Implementation Details#

The SortPayload primitive implements bitonic sort algorithm in the same way as the Sort primitive. The only difference is that the SortPayload primitive treats consecutive elements as key-payload pairs and sort them based on the key values.

The SortPayload primitive can be broken down into two phases: first it uses even-odd merge sort to sort each group of 8 vectors, then it uses bitonic merge to merge two groups of 8 sorted vectors into one group of 16 sorted vectors. This process is recursively applied until the entire array is sorted.

Intrinsics#

The SortPayload primitive uses the vsort2pl intrinsic to sort two vectors of key-payload pairs.

void vsort2pl(vintx src1, vintx src2, vintx & dst1, vintx & dst2);

In each src vector, key and payload are lane-interleaved. Even lanes carry key, odd lanes carry payload.

The vsort2pl intrinsic performs a 2-way merge sort on two input vectors. For each key-payload pair in the vector, it compares the key values and swaps both key and payload values accordingly.

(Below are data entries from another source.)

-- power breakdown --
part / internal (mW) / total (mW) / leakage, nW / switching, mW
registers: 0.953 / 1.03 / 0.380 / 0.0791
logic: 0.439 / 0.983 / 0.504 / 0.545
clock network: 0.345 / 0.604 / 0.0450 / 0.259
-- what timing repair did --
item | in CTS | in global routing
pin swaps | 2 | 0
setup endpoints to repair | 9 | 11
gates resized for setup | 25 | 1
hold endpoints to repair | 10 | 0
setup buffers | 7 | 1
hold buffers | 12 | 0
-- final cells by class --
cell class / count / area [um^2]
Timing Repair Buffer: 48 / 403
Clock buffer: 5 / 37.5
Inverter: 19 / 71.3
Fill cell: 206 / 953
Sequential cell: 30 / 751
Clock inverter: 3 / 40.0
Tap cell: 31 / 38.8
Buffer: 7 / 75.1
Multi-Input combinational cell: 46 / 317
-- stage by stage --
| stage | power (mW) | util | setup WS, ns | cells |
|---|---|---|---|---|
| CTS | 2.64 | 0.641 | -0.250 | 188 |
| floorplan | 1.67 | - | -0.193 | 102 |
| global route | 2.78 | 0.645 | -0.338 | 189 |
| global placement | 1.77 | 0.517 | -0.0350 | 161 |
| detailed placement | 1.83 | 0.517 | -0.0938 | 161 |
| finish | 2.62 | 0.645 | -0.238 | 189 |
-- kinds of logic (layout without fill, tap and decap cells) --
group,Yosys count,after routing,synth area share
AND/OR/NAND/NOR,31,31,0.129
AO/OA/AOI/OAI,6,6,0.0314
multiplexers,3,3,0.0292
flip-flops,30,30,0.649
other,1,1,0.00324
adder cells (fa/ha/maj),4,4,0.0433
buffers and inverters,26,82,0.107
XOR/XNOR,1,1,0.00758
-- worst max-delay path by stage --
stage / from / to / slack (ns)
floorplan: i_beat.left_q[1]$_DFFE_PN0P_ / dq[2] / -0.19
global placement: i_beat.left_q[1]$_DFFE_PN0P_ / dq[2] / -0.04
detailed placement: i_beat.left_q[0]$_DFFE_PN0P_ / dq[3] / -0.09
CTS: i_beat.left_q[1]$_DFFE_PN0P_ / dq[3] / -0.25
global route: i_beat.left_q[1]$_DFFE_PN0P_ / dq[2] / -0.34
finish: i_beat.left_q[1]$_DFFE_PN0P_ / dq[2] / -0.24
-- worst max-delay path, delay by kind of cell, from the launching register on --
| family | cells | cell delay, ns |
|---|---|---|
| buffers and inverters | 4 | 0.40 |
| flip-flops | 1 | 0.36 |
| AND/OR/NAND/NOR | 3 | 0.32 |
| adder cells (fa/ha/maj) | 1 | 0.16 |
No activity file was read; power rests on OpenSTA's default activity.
File: src/rtl/clkrst_pkg.sv
package clkrst_pkg;
  // Default divide ratio of the processor clock relative to the source.
  localparam int CPU_DIV_DEF    = 3;
  // Extra processor clock cycles the reset is held after the synchronizer.
  localparam int RESET_HOLD_DEF = 4;
  // Depth of the input synchronizer for the external frequency input.
  localparam int EXT_SYNC_DEF   = 2;
  // Number of ready stages in the long path.
  localparam int READY_DEPTH_DEF = 2;

  // Merge two enabled ready inputs; each enable is active low.
  function automatic logic merge_ready(input logic rdy_a, input logic en_a_n,
                                       input logic rdy_b, input logic en_b_n);
    return (rdy_a & ~en_a_n) | (rdy_b & ~en_b_n);
  endfunction
endpackage

File: src/rtl/clkrst_src_pick.sv
module clkrst_src_pick #(
  parameter int EXT_SYNC = clkrst_pkg::EXT_SYNC_DEF
) (
  input  logic ref_clk,
  input  logic sys_rst,
  input  logic ext_freq_in,
  input  logic src_sel_ext,
  output logic src_tick,
  output logic osc_q
);
  localparam int SW = EXT_SYNC + 1;

  logic [SW-1:0] ext_sh;

  always_ff @(posedge ref_clk) begin
    if (sys_rst) ext_sh <= '0;
    else         ext_sh <= {ext_sh[SW-2:0], ext_freq_in};
  end

  // Rising edge of the synchronized external input, or every cycle.
  always_comb begin
    if (src_sel_ext) src_tick = ext_sh[SW-2] & ~ext_sh[SW-1];
    else             src_tick = 1'b1;
  end

  always_ff @(posedge ref_clk) begin
    if (sys_rst)       osc_q <= 1'b0;
    else if (src_tick) osc_q <= ~osc_q;
  end

  // with the reference source selected the oscillator output changes every edge
  assert_osc_every_edge_R2: assert property (@(posedge ref_clk) disable iff (sys_rst)
    !src_sel_ext |=> (osc_q != $past(osc_q)));
endmodule

File: src/rtl/clkrst_divider.sv
module clkrst_divider #(
  parameter int CPU_DIV = clkrst_pkg::CPU_DIV_DEF
) (
  input  logic ref_clk,
  input  logic sys_rst,
  input  logic src_tick,
  output logic cpu_clk_q,
  output logic periph_q,
  output logic cpu_rise
);
  localparam int PW = (CPU_DIV > 2) ? $clog2(CPU_DIV) : 1;
  localparam logic [PW-1:0] LAST = PW'(CPU_DIV - 1);

  logic [PW-1:0] phase;
  logic          wrap;

  assign wrap     = (phase == LAST);
  // Reference edge at which the processor clock goes high.
  assign cpu_rise = src_tick & wrap;

  always_ff @(posedge ref_clk) begin
    if (sys_rst) begin
      phase     <= '0;
      cpu_clk_q <= 1'b0;
      periph_q  <= 1'b0;
    end else if (src_tick) begin
      phase     <= wrap ? '0 : phase + 1'b1;
      cpu_clk_q <= wrap;
      if (wrap) periph_q <= ~periph_q;
    end
  end

  // the processor clock high phase lasts one source period only
  assert_clk_one_tick_R3: assert property (@(posedge ref_clk) disable iff (sys_rst)
    (cpu_clk_q && src_tick) |=> !cpu_clk_q);

  // the peripheral clock changes exactly when the processor clock rises
  assert_periph_on_rise_R4: assert property (@(posedge ref_clk) disable iff (sys_rst)
    $rose(cpu_clk_q) == (periph_q != $past(periph_q)));
endmodule

File: src/rtl/clkrst_reset_sync.sv
module clkrst_reset_sync #(
  parameter int RESET_HOLD = clkrst_pkg::RESET_HOLD_DEF
) (
  input  logic ref_clk,
  input  logic sys_rst,
  input  logic cpu_rise,
  input  logic rst_n_in,
  output logic cpu_reset
);
  localparam int CW = $clog2(RESET_HOLD + 1);
  localparam int LW = $clog2(RESET_HOLD + 3) + 1;

  logic          req_s1, req_s2;
  logic [CW-1:0] hold_cnt;

  always_ff @(posedge ref_clk) begin
    if (sys_rst) begin
      req_s1   <= 1'b1;
      req_s2   <= 1'b1;
      hold_cnt <= CW'(RESET_HOLD);
    end else if (cpu_rise) begin
      req_s1 <= ~rst_n_in;
      req_s2 <= req_s1;
      if (req_s2)               hold_cnt <= CW'(RESET_HOLD);
      else if (hold_cnt != '0)  hold_cnt <= hold_cnt - 1'b1;
    end
  end

  assign cpu_reset = (hold_cnt != '0);

  // Checker: length of the current reset pulse in processor clock rises.
  logic [LW-1:0] pulse_len;
  always_ff @(posedge ref_clk) begin
    if (sys_rst)                    pulse_len <= '0;
    else if (!cpu_reset)            pulse_len <= '0;
    else if (cpu_rise && pulse_len != '1) pulse_len <= pulse_len + 1'b1;
  end

  // a reset pulse never ends before RESET_HOLD processor clock cycles
  assert_reset_min_len_R6: assert property (@(posedge ref_clk) disable iff (sys_rst)
    $fell(cpu_reset) |-> (pulse_len >= LW'(RESET_HOLD)));

  // the processor reset only changes on processor clock rises
  assert_reset_on_rise_R5: assert property (@(posedge ref_clk) disable iff (sys_rst)
    !$past(cpu_rise) |-> $stable(cpu_reset));
endmodule

File: src/rtl/clkrst_ready_sync.sv
module clkrst_ready_sync #(
  parameter int READY_DEPTH = clkrst_pkg::READY_DEPTH_DEF
) (
  input  logic ref_clk,
  input  logic sys_rst,
  input  logic cpu_rise,
  input  logic bus_rdy_a,
  input  logic rdy_a_en_n,
  input  logic bus_rdy_b,
  input  logic rdy_b_en_n,
  input  logic ready_one_stage,
  output logic bus_ready
);
  logic                   merged;
  logic [READY_DEPTH-1:0] stage;

  assign merged = clkrst_pkg::merge_ready(bus_rdy_a, rdy_a_en_n, bus_rdy_b, rdy_b_en_n);

  always_ff @(posedge ref_clk) begin
    if (sys_rst)       stage[0] <= 1'b0;
    else if (cpu_rise) stage[0] <= merged;
  end

  for (genvar g = 1; g < READY_DEPTH; g++) begin : g_chain
    always_ff @(posedge ref_clk) begin
      if (sys_rst)       stage[g] <= 1'b0;
      else if (cpu_rise) stage[g] <= stage[g-1];
    end
  end

  assign bus_ready = ready_one_stage ? stage[0] : stage[READY_DEPTH-1];

  // in one-stage mode the ready output follows the merged term after one rise
  assert_one_stage_R8: assert property (@(posedge ref_clk) disable iff (sys_rst)
    (cpu_rise && ready_one_stage) |=> (!ready_one_stage || bus_ready == $past(merged)));

  // the ready output never moves between processor clock rises
  assert_ready_held_R8: assert property (@(posedge ref_clk) disable iff (sys_rst)
    (!$past(cpu_rise) && $stable(ready_one_stage)) |-> $stable(bus_ready));
endmodule

File: src/rtl/clkrst_gen.sv
module clkrst_gen #(
  parameter int CPU_DIV     = clkrst_pkg::CPU_DIV_DEF,
  parameter int RESET_HOLD  = clkrst_pkg::RESET_HOLD_DEF,
  parameter int EXT_SYNC    = clkrst_pkg::EXT_SYNC_DEF,
  parameter int READY_DEPTH = clkrst_pkg::READY_DEPTH_DEF
) (
  input  logic ref_clk,
  input  logic sys_rst,
  input  logic ext_freq_in,
  input  logic src_sel_ext,
  input  logic rst_n_in,
  input  logic bus_rdy_a,
  input  logic rdy_a_en_n,
  input  logic bus_rdy_b,
  input  logic rdy_b_en_n,
  input  logic ready_one_stage,
  output logic cpu_clk,
  output logic periph_clk,
  output logic osc_out,
  output logic cpu_reset,
  output logic bus_ready
);
  logic src_tick;
  logic cpu_rise;

  clkrst_src_pick #(.EXT_SYNC(EXT_SYNC)) u_src (
    .ref_clk     (ref_clk),
    .sys_rst     (sys_rst),
    .ext_freq_in (ext_freq_in),
    .src_sel_ext (src_sel_ext),
    .src_tick    (src_tick),
    .osc_q       (osc_out)
  );

  clkrst_divider #(.CPU_DIV(CPU_DIV)) u_div (
    .ref_clk   (ref_clk),
    .sys_rst   (sys_rst),
    .src_tick  (src_tick),
    .cpu_clk_q (cpu_clk),
    .periph_q  (periph_clk),
    .cpu_rise  (cpu_rise)
  );

  clkrst_reset_sync #(.RESET_HOLD(RESET_HOLD)) u_rst (
    .ref_clk   (ref_clk),
    .sys_rst   (sys_rst),
    .cpu_rise  (cpu_rise),
    .rst_n_in  (rst_n_in),
    .cpu_reset (cpu_reset)
  );

  clkrst_ready_sync #(.READY_DEPTH(READY_DEPTH)) u_rdy (
    .ref_clk         (ref_clk),
    .sys_rst         (sys_rst),
    .cpu_rise        (cpu_rise),
    .bus_rdy_a       (bus_rdy_a),
    .rdy_a_en_n      (rdy_a_en_n),
    .bus_rdy_b       (bus_rdy_b),
    .rdy_b_en_n      (rdy_b_en_n),
    .ready_one_stage (ready_one_stage),
    .bus_ready       (bus_ready)
  );

  // outputs are in their idle state during the block reset
  assert_idle_in_reset_R9: assert property (@(posedge ref_clk)
    $past(sys_rst) |-> (!cpu_clk && !periph_clk && !osc_out && cpu_reset && !bus_ready));
endmodule
## config.mk

```make
export PLATFORM = sky130hd
export DESIGN_NAME = zt_burst_sram
export DESIGN_NICKNAME = d
export VERILOG_FILES = /design/src/rtl/zt_pkg.sv /design/src/rtl/zt_ctrl.sv /design/src/rtl/zt_datapath.sv /design/src/rtl/zt_burst_sram.sv
export SDC_FILE = /design/constraint.sdc
export NUM_CORES = 1
export LEC_CHECK = 0
export BUFFER_PORTS_ARGS = -buffer_cell sky130_fd_sc_hd__buf_2
export CORE_MARGIN = 1
export CORE_UTILIZATION = 32
export CTS_CLUSTER_DIAMETER = 60
export DETAILED_ROUTE_END_ITERATION = 6
export PLACE_DENSITY = 0.47
export SYNTH_ARGS = -nofsm -noshare
export SYNTH_HDL_FRONTEND = slang
export SYNTH_SLANG_ARGS = --single-unit
```

## constraint.sdc

```tcl
create_clock -name clk -period 5.2 [get_ports clk]
set_input_delay 0.26 -clock clk [delete_from_list [all_inputs] [get_ports clk]]
set_output_delay 0.26 -clock clk [all_outputs]
set_load 0.005 [all_outputs]
```

## src/rtl/zt_pkg.sv

```systemverilog
package zt_pkg;
  localparam int LANE_W    = 9;
  localparam int NUM_LANES = 2;
  localparam int WORD_W    = LANE_W * NUM_LANES;

  // Command held in each pipeline stage
  typedef struct packed {
    logic                 valid;
    logic                 write;
    logic [NUM_LANES-1:0] lanes;
  } zt_cmd_t;

  // Strobes from control to datapath for the beat at the current edge
  typedef struct packed {
    logic                 step;
    logic                 wrBeat;
    logic                 rdBeat;
    logic [NUM_LANES-1:0] laneWr;
  } zt_strobe_t;
endpackage

```

## src/rtl/zt_ctrl.sv

```systemverilog
module zt_ctrl
  import zt_pkg::*;
#(
  parameter int ADDR_W = 18
) (
  input  logic                 clk,
  input  logic                 rstN,
  input  logic                 clkEnN,
  input  logic                 chipEnN0,
  input  logic                 chipEn1,
  input  logic                 chipEnN2,
  input  logic                 advLoad,
  input  logic                 rdWrN,
  input  logic                 burstInterleave,
  input  logic [NUM_LANES-1:0] laneWrEnN,
  input  logic [ADDR_W-1:0]    addr,
  output zt_strobe_t           stb,
  output logic [ADDR_W-1:0]    beatAddr
);
  localparam int CNT_W = 2;

  logic step, selected;
  assign step     = !clkEnN;
  assign selected = !chipEnN0 && chipEn1 && !chipEnN2;

  // Burst state
  logic              burstAct, burstDir;
  logic [ADDR_W-1:0] baseAddr;
  logic [CNT_W-1:0]  burstCnt;

  // Pipeline stages
  zt_cmd_t           p1Cmd, p2Cmd;
  logic [ADDR_W-1:0] p1Addr, p2Addr;

  // Next-state
  zt_cmd_t           nCmd;
  logic [ADDR_W-1:0] nAddr, nBase;
  logic              nAct, nDir;
  logic [CNT_W-1:0]  nCnt, cntInc, lowBits;

  assign cntInc  = burstCnt + 2'd1;
  assign lowBits = burstInterleave ? (baseAddr[CNT_W-1:0] ^ cntInc)
                                   : (baseAddr[CNT_W-1:0] + cntInc);

  always_comb begin
    nCmd  = '0;
    nAddr = baseAddr;
    nBase = baseAddr;
    nAct  = burstAct;
    nDir  = burstDir;
    nCnt  = burstCnt;
    if (!advLoad) begin
      if (selected) begin
        nCmd.valid = 1'b1;
        nCmd.write = !rdWrN;
        nCmd.lanes = ~laneWrEnN;
        nAddr      = addr;
        nBase      = addr;
        nCnt       = '0;
        nAct       = 1'b1;
        nDir       = !rdWrN;
      end else begin
        nAct = 1'b0;
      end
    end else if (burstAct) begin
      nCmd.valid = 1'b1;
      nCmd.write = burstDir;
      nCmd.lanes = ~laneWrEnN;
      nCnt       = cntInc;
      nAddr      = {baseAddr[ADDR_W-1:CNT_W], lowBits};
    end
  end

  always_ff @(posedge clk or negedge rstN) begin
    if (!rstN) begin
      burstAct <= 1'b0;
      burstDir <= 1'b0;
      baseAddr <= '0;
      burstCnt <= '0;
      p1Cmd    <= '0;
      p2Cmd    <= '0;
      p1Addr   <= '0;
      p2Addr   <= '0;
    end else if (step) begin
      burstAct <= nAct;
      burstDir <= nDir;
      baseAddr <= nBase;
      burstCnt <= nCnt;
      p1Cmd    <= nCmd;
      p1Addr   <= nAddr;
      p2Cmd    <= p1Cmd;
      p2Addr   <= p1Addr;
    end
  end

  always_comb begin
    stb.step   = step;
    stb.wrBeat = p2Cmd.valid && p2Cmd.write;
    stb.rdBeat = p2Cmd.valid && !p2Cmd.write;
    stb.laneWr = p2Cmd.lanes;
  end
  assign beatAddr = p2Addr;

  // an unselected load starts nothing
  a_r4_no_start_unselected: assert property (@(posedge clk) disable iff (!rstN)
    step && !advLoad && !selected |=> !p1Cmd.valid);

  // advance in an open burst keeps the loaded direction
  a_r6_adv_keeps_dir: assert property (@(posedge clk) disable iff (!rstN)
    step && advLoad && burstAct |=> p1Cmd.valid && (p1Cmd.write == $past(burstDir)));

  // advance with no open burst is a deselect
  a_r6_adv_idle_deselect: assert property (@(posedge clk) disable iff (!rstN)
    step && advLoad && !burstAct |=> !p1Cmd.valid);

  // upper address bits fixed within a burst
  a_r8_upper_fixed: assert property (@(posedge clk) disable iff (!rstN)
    step && advLoad && burstAct |=> p1Addr[ADDR_W-1:CNT_W] == $past(baseAddr[ADDR_W-1:CNT_W]));

  // stall freezes the pipeline
  a_r3_pipe_hold: assert property (@(posedge clk) disable iff (!rstN)
    !step |=> $stable(p1Cmd) && $stable(p2Cmd) && $stable(p1Addr) && $stable(burstCnt));
endmodule

```

## src/rtl/zt_datapath.sv

```systemverilog
module zt_datapath
  import zt_pkg::*;
#(
  parameter int MEM_AW = 6
) (
  input  logic              clk,
  input  logic              rstN,
  input  zt_strobe_t        stb,
  input  logic [MEM_AW-1:0] beatAddr,
  input  logic [WORD_W-1:0] dataIn,
  output logic [WORD_W-1:0] rdData,
  output logic              rdDrive
);
  localparam int DEPTH = 1 << MEM_AW;

  logic [WORD_W-1:0] rdWord;

  for (genvar g = 0; g < NUM_LANES; g++) begin : gLane
    logic [LANE_W-1:0] laneMem [DEPTH];
    always_ff @(posedge clk) begin
      if (stb.step && stb.wrBeat && stb.laneWr[g])
        laneMem[beatAddr] <= dataIn[g*LANE_W +: LANE_W];
    end
    assign rdWord[g*LANE_W +: LANE_W] = laneMem[beatAddr];
  end

  always_ff @(posedge clk or negedge rstN) begin
    if (!rstN) begin
      rdDrive <= 1'b0;
      rdData  <= '0;
    end else if (stb.step) begin
      rdDrive <= stb.rdBeat;
      if (stb.rdBeat) rdData <= rdWord;
    end
  end

  // a read beat drives the bus after the edge
  a_r1_read_drives: assert property (@(posedge clk) disable iff (!rstN)
    stb.step && stb.rdBeat |=> rdDrive);

  // a write or empty beat releases the bus
  a_r5_release: assert property (@(posedge clk) disable iff (!rstN)
    stb.step && !stb.rdBeat |=> !rdDrive);

  // stall holds the output register
  a_r3_out_hold: assert property (@(posedge clk) disable iff (!rstN)
    !stb.step |=> $stable(rdData) && $stable(rdDrive));
endmodule

```

## src/rtl/zt_burst_sram.sv

```systemverilog
module zt_burst_sram
  import zt_pkg::*;
#(
  parameter int ADDR_W = 18,
  parameter int MEM_AW = 6
) (
  input  logic                 clk,
  input  logic                 rstN,
  input  logic                 clkEnN,
  input  logic                 chipEnN0,
  input  logic                 chipEn1,
  input  logic                 chipEnN2,
  input  logic                 advLoad,
  input  logic                 rdWrN,
  input  logic                 burstInterleave,
  input  logic [NUM_LANES-1:0] laneWrEnN,
  input  logic [ADDR_W-1:0]    addr,
  input  logic [WORD_W-1:0]    dataIn,
  input  logic                 outEnN,
  output logic [WORD_W-1:0]    dataOut,
  output logic                 dataOutEn
);
  zt_strobe_t        stb;
  logic [ADDR_W-1:0] beatAddr;
  logic              rdDrive;
  logic              unusedAddrHi;

  assign unusedAddrHi = ^beatAddr[ADDR_W-1:MEM_AW];

  zt_ctrl #(.ADDR_W(ADDR_W)) u_ctrl (
    .clk(clk), .rstN(rstN), .clkEnN(clkEnN),
    .chipEnN0(chipEnN0), .chipEn1(chipEn1), .chipEnN2(chipEnN2),
    .advLoad(advLoad), .rdWrN(rdWrN), .burstInterleave(burstInterleave),
    .laneWrEnN(laneWrEnN), .addr(addr), .stb(stb), .beatAddr(beatAddr)
  );

  zt_datapath #(.MEM_AW(MEM_AW)) u_dp (
    .clk(clk), .rstN(rstN), .stb(stb), .beatAddr(beatAddr[MEM_AW-1:0]),
    .dataIn(dataIn), .rdData(dataOut), .rdDrive(rdDrive)
  );

  assign dataOutEn = rdDrive && !outEnN;

  // nothing driven in reset
  always_comb begin
    if (!rstN) a_r11_reset_quiet: assert (!rdDrive);
  end
endmodule

```

==> key figures <==
Timing
  – Post-route minimum period: 3.96 ns
  – Max frequency: 252 MHz
  – Setup Viol. Count Final: 0
  – Setup TNS: 0 ns
  – Clock Skew: 0.0299 ns
  – Hold Vio Cnt, Final: 0
  – Final Cycle Share: 0.762
  – Max Slew Vio Count: 0
  – Max-slew headroom: 0.135
  – Measured slew at the worst slew-check pin: 1.29 ns
  – Unrepaired setup endpoints after global routing: no
  – Setup ws final: 1.24 ns

GRT
  – Grt ovf: 0
  – First-pass GRT wire length: 206,000 um
  – Pin count of the biggest net entering global routing: 65
  – Vias in the first global route: 26,500
  – Initial antenna violation count: 3
  – Total GRT Usage: 0.199

Detailed routing
  – DRC: 0
  – Wire per inst: 30.9 um
  – Iteration-0 DRC Markers: 2,785
  – Post-Route WL: 148,000 um
  – Vias: 26,500
  – Via/cell ratio: 5.53
  – DRT Pass-1 Iters: 6
  – Final ANT Viol Nets: 0

Clocking
  – Clock buffer depth: 3
  – Post_cts resized: 0
  – CTS H-Tree Depth: 4
  – Worst-path clk slew: 0.06 ns
  – Root Buffer: clkbuf_16
  – CTS tree: yes
  – TritonCTS Sinks: 1,201
  – Skew-Pair Late Insertion Delay: 0.77 ns
  – CTS Buf Count: 132

Floorplanning
  – Die Span X: 385 um
  – Die Y: 385 um
  – # rows: 140
  – IO Count: 67
  – Die area: 148,000 um^2
  – CORE AREA: 146,000 um^2
  – Starting density of the core: 0.322

Power
  – LEAKAGE: 17.0 nW
  – Maximum VDD drop: 0.357 mV
  – Power Density: 451 nW/um^2

Logic synthesis
  – Compound-Gate Fraction of Synth Area: 0.0833
  – Cell variety after synth: 73
  – Netlist Area Pre-Place: 46,900 um^2
  – Yosys warnings: 0
  – Post-synth top flop: edfxtp_1
  – Post-synthesis sequential area ratio: 0.763
  – Syn nets: 2,694
  – Top post-synthesis cells by area: edfxtp_1 (74%), mux2i_1 (3.4%), mux4_2 (3.4%)
  – Mux cell area share after synthesis: 0.0971
  – Synthesized area per cell: 17.7 um^2
  – Post-synth ARST share: 0.0408
  – Largest family of logic cells by synthesized area: multiplexers
  – Post-synthesis adder-cell area fraction: 0.000267
  – Most frequent cell after synthesis: edfxtp_1
  – Post-synth EDFFs: 1,152
  – Share of the synthesized area in the top cell type: 0.737
  – FF+latch count, synth: 1,201
  – Fraction of the mapped netlist area in simple logic gates: 0.0344
  – Post-synth top area cell: edfxtp_1
  – Top cells by count, synth: edfxtp_1 (1,152), nor2_1 (192), mux2i_1 (159)
  – Gate Count Post-Synth: 2,645
  – XOR/XNOR Fraction of Synth Area: 0.000560

Layout
  – Fin util: 0.371
  – Nets@finish: 2,831
  – Design area: 54,000 um^2
  – Fillers: 13,400
  – Reg area: 35,800 um^2
  – Area grow syn2layout: 15.1%
  – Layout cells sized above 1: 0.193
  – Area of the multi-input gates: 10,200 um^2

Critical path
  – WS Path Type: reg2reg
  – Req. time, crit path: 5.81 ns
  – Crit path arrival time: 4.58 ns
  – Max Fanout on Critical Path: 49
  – Worst setup SP type: flip-flop
  – CP endpoint kind: flip-flop

Worst hold path
  – Hold Path Class: in2reg

Placement
  – DP Worst Slack: 1.31 ns
  – Final HPWL DP: 88,000 um
  – Global placement routability congestion: 0.817
  – Placed cell area: 49,600 um^2
  – Port bufs: 54

Run
  – Max-cap check violation count: 0

Run status
  – Status: finished, final reports clean
-- metrics by stage --
step / hold WS [ns] / total power [mW] / std cells
after global routing: 0.0752 / 25.1 / 4800
after floorplan: -0.0356 / 13.3 / 2645
after CTS: 0.00264 / 24.5 / 4800
after global placement: 0.472 / 15.3 / 4547
final: 0.0500 / 24.4 / 4801
after detailed placement: 0.474 / 15.3 / 4547
-- routing by layer --
metal  vias to the layer above  part of all wire  GRT usage
met5                         -          0.000088          0
li1                      11100                 -          -
met2                      1204              0.48      0.323
met1                     14100              0.41      0.265
met3                       223             0.080     0.0461
met4                         2             0.027     0.0573
-- final cells by class --
cell class	count	share of cell area
flip-flops and latches	1201	0.663
multi-input cells	1259	0.189
clock buffers	162	0.0653
well taps	1917	0.0444
repair buffers	181	0.0246
clock inverters	73	0.0133
inverters	7	0.000509
diodes	1	0.0000463
-- worst max-delay path: stages, from the launching register on --
cell and delay [ns]:
dfrtp_4 0.89, buf_4 0.74, mux4_1 0.40, mux2i_1 0.55, o22ai_1 0.14, a2111oi_0 0.82
a31oi_1 0.17
-- cell usage in the layout, fill, tap and decap left out, types with 54 or more instances in the layout --
master,netlist,layout
buf_4,30,104
nor2_1,192,191
mux4_2,70,70
clkbuf_16,0,135
mux2i_1,159,159
nand2_1,103,101
a21oi_1,83,83
edfxtp_1,1152,1152
a22oi_1,98,98
mux2_2,106,106
buf_2,63,54
o21ai_0,63,63
a221oi_1,105,105
-- state kept, by name, summed over array words and instances, names as in the netlist --
signal / flops
u_ctrl.baseAddr: 6
u_ctrl.p1Addr: 6
u_ctrl.stb: 2
u_ctrl.burstDir: 1
u_ctrl.beatAddr: 6
u_ctrl.burstCnt: 2
u_ctrl.burstAct: 1
u_dp.rdDrive: 1
u_dp.gLane.laneMem: 1152
u_ctrl.p2Cmd: 2
u_dp.rdData: 18
u_ctrl.p1Cmd: 4
-- worst paths after layout --
path | startpoint | to | slack (ns) | depth (start not counted)
min | chipEnN0 | u_ctrl.baseAddr[3] | 0.05 | 6
max | u_ctrl.beatAddr[1] | u_dp.rdData[5] | 1.24 | 6
min in group asynchronous | rstN | u_ctrl.baseAddr[0] | 0.22 | 3
min reg2reg | u_ctrl.baseAddr[4] | u_ctrl.baseAddr[4] | 0.49 | 2
max reg2reg | u_ctrl.beatAddr[1] | u_dp.rdData[5] | 1.24 | 6
max in group asynchronous | rstN | u_ctrl.beatAddr[1] | 4.32 | 3
-- power breakdown --
| group | internal [mW] | switching [mW] |
|---|---|---|
| Combinational | 1.35 | 2.79 |
| Sequential | 10.7 | 0.279 |
| Clock | 5.39 | 3.86 |
-- cell families after synthesis --
| kind of cell | count (synthesis) |
|---|---|
| DFF | 1201 |
| xor gates and xnor gates | 3 |
| and+or+nand+nor | 376 |
| AOI/OAI and AO/OA | 536 |
| adders and majority gates | 1 |
| muxes | 343 |
| buffers and inverters | 185 |
-- what timing repair did --
action                                  4_1_cts  5_1_grt
setup buffers                                 0        0
hold endpoints to repair                     71        0
endpoints found under the setup margin        0        0
hold buffers                                 18        0
Note: power is estimated with default switching activity, not from simulation.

The SortPayload primitive also uses dvint_load_perm_transp2 to load data with reverse order permutation. This helps to form a bitonic sequence.

dvintx dvint_load_perm_transp2( agen& agen1, vshortx src);

The dvint_load_perm_transp2 intrinsic loads pairs of data with the permutation specified by src vector. By setting src to decreasing order (e.g. [15, 14, 13, … 1, 0]), it can load pairs in reverse order.

Please refer to Sort primitive documentation for more details about the VPU implementation of the bitonic sort algorithm.

Compatibility#

Requires PVA SDK 2.6.0 and later.